- Task item -
Repeat exactly the lines of the entries below from the one with "- Mapped depth: 7" through the one with "nand3_1 | 4 | 0.0080", both ends included, and nothing else.

- Data provided -

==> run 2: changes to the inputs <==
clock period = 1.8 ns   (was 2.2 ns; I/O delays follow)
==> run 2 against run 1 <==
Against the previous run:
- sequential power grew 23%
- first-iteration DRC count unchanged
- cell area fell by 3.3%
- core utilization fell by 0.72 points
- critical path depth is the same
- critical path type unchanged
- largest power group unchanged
$ cat config.mk
export PLATFORM = sky130hd
export DESIGN_NAME = program_ram_flat
export DESIGN_NICKNAME = d
export VERILOG_FILES = /design/src/rtl/program_ram_pkg.sv /design/src/rtl/program_ram_if.sv /design/src/rtl/program_ram_ram_array.sv /design/src/rtl/program_ram.sv /design/src/flat_wrapper.sv
export SDC_FILE = /design/constraint.sdc
export NUM_CORES = 1
export LEC_CHECK = 0
export CAP_MARGIN = 40
export CORE_ASPECT_RATIO = 0.9
export CORE_MARGIN = 5
export CORE_UTILIZATION = 63
export DETAILED_ROUTE_END_ITERATION = 7
export PLACE_DENSITY = 0.95
export SETUP_SLACK_MARGIN = 0.3
export SKIP_LAST_GASP = 1
export SLEW_MARGIN = 20
export SYNTH_ARGS = -nofsm -noshare
export SYNTH_HDL_FRONTEND = slang
export SYNTH_SLANG_ARGS = --single-unit
export TNS_END_PERCENT = 1
$ cat constraint.sdc
create_clock -name i_CLOCK -period 5.4 [get_ports i_CLOCK]
set_input_delay 1.08 -clock i_CLOCK [delete_from_list [all_inputs] [get_ports i_CLOCK]]
set_output_delay 1.08 -clock i_CLOCK [all_outputs]
set_load 0.02 [all_outputs]
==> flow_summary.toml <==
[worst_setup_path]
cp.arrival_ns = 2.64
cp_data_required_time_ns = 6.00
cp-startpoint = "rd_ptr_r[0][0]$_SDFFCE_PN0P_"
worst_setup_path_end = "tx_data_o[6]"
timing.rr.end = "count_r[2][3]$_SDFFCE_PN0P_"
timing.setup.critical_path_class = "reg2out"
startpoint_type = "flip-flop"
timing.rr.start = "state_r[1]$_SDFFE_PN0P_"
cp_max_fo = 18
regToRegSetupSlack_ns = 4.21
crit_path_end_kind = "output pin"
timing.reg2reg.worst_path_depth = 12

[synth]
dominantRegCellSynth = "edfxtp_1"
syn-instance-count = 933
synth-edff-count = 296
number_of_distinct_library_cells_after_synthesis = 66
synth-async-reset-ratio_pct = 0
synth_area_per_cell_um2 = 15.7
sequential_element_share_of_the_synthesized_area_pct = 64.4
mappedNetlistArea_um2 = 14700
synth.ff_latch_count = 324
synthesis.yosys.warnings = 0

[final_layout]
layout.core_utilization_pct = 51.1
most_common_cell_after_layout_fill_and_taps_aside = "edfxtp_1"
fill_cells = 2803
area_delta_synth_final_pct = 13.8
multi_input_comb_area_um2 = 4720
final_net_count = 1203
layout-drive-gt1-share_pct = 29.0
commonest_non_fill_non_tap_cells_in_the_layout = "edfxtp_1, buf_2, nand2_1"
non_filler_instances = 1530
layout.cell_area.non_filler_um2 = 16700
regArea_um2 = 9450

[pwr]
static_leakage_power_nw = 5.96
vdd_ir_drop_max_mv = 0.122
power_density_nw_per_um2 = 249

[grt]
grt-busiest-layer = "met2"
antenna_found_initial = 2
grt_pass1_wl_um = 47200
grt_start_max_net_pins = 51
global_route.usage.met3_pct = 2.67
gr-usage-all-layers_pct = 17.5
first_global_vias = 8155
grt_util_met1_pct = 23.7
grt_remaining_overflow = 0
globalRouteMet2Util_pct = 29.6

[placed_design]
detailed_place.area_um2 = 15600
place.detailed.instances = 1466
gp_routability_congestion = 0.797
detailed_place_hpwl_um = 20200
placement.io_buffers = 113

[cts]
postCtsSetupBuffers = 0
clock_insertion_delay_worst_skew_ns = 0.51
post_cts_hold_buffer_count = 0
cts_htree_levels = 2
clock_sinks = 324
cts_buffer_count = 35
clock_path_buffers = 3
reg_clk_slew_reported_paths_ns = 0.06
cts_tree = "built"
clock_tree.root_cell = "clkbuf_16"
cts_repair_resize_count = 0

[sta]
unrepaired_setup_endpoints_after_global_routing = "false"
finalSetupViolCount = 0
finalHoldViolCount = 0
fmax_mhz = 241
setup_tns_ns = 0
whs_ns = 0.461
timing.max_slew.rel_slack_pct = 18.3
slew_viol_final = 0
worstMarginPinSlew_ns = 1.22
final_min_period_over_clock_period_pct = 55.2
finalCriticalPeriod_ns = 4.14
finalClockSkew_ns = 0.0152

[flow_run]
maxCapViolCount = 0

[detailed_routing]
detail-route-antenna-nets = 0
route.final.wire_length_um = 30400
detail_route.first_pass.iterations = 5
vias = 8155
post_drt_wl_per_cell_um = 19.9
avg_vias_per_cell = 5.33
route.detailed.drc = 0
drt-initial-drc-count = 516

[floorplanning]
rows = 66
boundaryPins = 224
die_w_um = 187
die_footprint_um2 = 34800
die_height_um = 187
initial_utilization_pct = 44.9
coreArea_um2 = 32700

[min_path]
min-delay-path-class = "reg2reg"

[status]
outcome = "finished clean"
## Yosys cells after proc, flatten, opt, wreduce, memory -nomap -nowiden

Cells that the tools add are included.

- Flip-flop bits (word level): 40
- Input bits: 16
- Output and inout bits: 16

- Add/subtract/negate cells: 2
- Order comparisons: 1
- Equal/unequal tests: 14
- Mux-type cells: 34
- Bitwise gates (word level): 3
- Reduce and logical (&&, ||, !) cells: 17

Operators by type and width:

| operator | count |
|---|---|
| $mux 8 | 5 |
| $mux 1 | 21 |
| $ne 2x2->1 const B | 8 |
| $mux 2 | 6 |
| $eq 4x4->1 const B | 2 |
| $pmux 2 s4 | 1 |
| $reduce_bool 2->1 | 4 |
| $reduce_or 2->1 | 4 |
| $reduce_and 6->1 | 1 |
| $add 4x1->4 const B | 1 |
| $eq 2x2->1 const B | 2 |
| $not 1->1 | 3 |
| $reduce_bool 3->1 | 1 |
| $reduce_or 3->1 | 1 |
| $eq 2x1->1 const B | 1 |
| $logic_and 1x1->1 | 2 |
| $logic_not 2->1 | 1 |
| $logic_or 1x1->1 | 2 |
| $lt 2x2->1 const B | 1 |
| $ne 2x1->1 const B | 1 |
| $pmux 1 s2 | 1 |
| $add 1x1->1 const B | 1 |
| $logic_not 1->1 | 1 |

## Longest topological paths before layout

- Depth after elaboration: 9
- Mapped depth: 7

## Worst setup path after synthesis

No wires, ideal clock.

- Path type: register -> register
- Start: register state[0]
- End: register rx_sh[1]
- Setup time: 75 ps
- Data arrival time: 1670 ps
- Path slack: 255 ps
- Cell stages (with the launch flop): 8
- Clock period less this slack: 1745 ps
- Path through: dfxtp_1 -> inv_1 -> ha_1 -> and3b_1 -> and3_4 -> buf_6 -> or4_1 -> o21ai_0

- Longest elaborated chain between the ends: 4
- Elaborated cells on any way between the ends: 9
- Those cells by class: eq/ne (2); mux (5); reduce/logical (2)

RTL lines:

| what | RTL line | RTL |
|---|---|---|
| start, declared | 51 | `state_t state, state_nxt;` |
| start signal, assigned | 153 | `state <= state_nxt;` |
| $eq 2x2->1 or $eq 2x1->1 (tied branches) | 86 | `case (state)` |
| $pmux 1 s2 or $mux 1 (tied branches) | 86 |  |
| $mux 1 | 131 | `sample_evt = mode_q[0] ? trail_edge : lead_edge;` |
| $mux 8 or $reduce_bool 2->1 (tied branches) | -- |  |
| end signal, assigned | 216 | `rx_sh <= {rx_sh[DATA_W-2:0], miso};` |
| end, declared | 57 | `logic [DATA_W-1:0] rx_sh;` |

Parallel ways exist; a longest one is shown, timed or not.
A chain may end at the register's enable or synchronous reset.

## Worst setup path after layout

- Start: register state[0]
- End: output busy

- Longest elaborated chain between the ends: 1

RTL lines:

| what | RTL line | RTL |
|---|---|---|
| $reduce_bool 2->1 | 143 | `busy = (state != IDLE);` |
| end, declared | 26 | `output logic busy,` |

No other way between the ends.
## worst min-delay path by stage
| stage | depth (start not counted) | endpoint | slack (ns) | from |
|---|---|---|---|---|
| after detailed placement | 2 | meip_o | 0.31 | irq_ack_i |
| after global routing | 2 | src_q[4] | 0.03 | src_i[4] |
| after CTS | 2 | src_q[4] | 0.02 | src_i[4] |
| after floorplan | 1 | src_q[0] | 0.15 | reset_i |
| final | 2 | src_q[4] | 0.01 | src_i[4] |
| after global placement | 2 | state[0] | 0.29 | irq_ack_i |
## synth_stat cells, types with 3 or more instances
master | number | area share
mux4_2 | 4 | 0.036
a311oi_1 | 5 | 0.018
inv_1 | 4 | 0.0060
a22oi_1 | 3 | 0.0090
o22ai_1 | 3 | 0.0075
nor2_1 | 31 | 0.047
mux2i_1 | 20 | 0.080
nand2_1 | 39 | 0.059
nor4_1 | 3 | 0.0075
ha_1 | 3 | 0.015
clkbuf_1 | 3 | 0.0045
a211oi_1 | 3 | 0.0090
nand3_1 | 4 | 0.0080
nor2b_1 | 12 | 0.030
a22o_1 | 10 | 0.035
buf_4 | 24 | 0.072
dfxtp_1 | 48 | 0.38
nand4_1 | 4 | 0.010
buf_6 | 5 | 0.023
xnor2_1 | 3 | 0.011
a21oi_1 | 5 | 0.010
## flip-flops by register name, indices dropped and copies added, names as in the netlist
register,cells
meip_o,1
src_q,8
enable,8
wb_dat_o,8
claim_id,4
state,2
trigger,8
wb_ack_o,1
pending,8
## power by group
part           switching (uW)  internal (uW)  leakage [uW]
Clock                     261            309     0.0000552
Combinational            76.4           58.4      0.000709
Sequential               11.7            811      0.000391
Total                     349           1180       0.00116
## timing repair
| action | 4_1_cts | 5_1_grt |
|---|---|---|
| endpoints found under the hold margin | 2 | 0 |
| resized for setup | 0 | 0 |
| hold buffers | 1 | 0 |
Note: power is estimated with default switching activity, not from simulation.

- Response -
- Mapped depth: 7

## Worst setup path after synthesis

No wires, ideal clock.

- Path type: register -> register
- Start: register state[0]
- End: register rx_sh[1]
- Setup time: 75 ps
- Data arrival time: 1670 ps
- Path slack: 255 ps
- Cell stages (with the launch flop): 8
- Clock period less this slack: 1745 ps
- Path through: dfxtp_1 -> inv_1 -> ha_1 -> and3b_1 -> and3_4 -> buf_6 -> or4_1 -> o21ai_0

- Longest elaborated chain between the ends: 4
- Elaborated cells on any way between the ends: 9
- Those cells by class: eq/ne (2); mux (5); reduce/logical (2)

RTL lines:

| what | RTL line | RTL |
|---|---|---|
| start, declared | 51 | `state_t state, state_nxt;` |
| start signal, assigned | 153 | `state <= state_nxt;` |
| $eq 2x2->1 or $eq 2x1->1 (tied branches) | 86 | `case (state)` |
| $pmux 1 s2 or $mux 1 (tied branches) | 86 |  |
| $mux 1 | 131 | `sample_evt = mode_q[0] ? trail_edge : lead_edge;` |
| $mux 8 or $reduce_bool 2->1 (tied branches) | -- |  |
| end signal, assigned | 216 | `rx_sh <= {rx_sh[DATA_W-2:0], miso};` |
| end, declared | 57 | `logic [DATA_W-1:0] rx_sh;` |

Parallel ways exist; a longest one is shown, timed or not.
A chain may end at the register's enable or synchronous reset.

## Worst setup path after layout

- Start: register state[0]
- End: output busy

- Longest elaborated chain between the ends: 1

RTL lines:

| what | RTL line | RTL |
|---|---|---|
| $reduce_bool 2->1 | 143 | `busy = (state != IDLE);` |
| end, declared | 26 | `output logic busy,` |

No other way between the ends.
## worst min-delay path by stage
| stage | depth (start not counted) | endpoint | slack (ns) | from |
|---|---|---|---|---|
| after detailed placement | 2 | meip_o | 0.31 | irq_ack_i |
| after global routing | 2 | src_q[4] | 0.03 | src_i[4] |
| after CTS | 2 | src_q[4] | 0.02 | src_i[4] |
| after floorplan | 1 | src_q[0] | 0.15 | reset_i |
| final | 2 | src_q[4] | 0.01 | src_i[4] |
| after global placement | 2 | state[0] | 0.29 | irq_ack_i |
## synth_stat cells, types with 3 or more instances
master | number | area share
mux4_2 | 4 | 0.036
a311oi_1 | 5 | 0.018
inv_1 | 4 | 0.0060
a22oi_1 | 3 | 0.0090
o22ai_1 | 3 | 0.0075
nor2_1 | 31 | 0.047
mux2i_1 | 20 | 0.080
nand2_1 | 39 | 0.059
nor4_1 | 3 | 0.0075
ha_1 | 3 | 0.015
clkbuf_1 | 3 | 0.0045
a211oi_1 | 3 | 0.0090
nand3_1 | 4 | 0.0080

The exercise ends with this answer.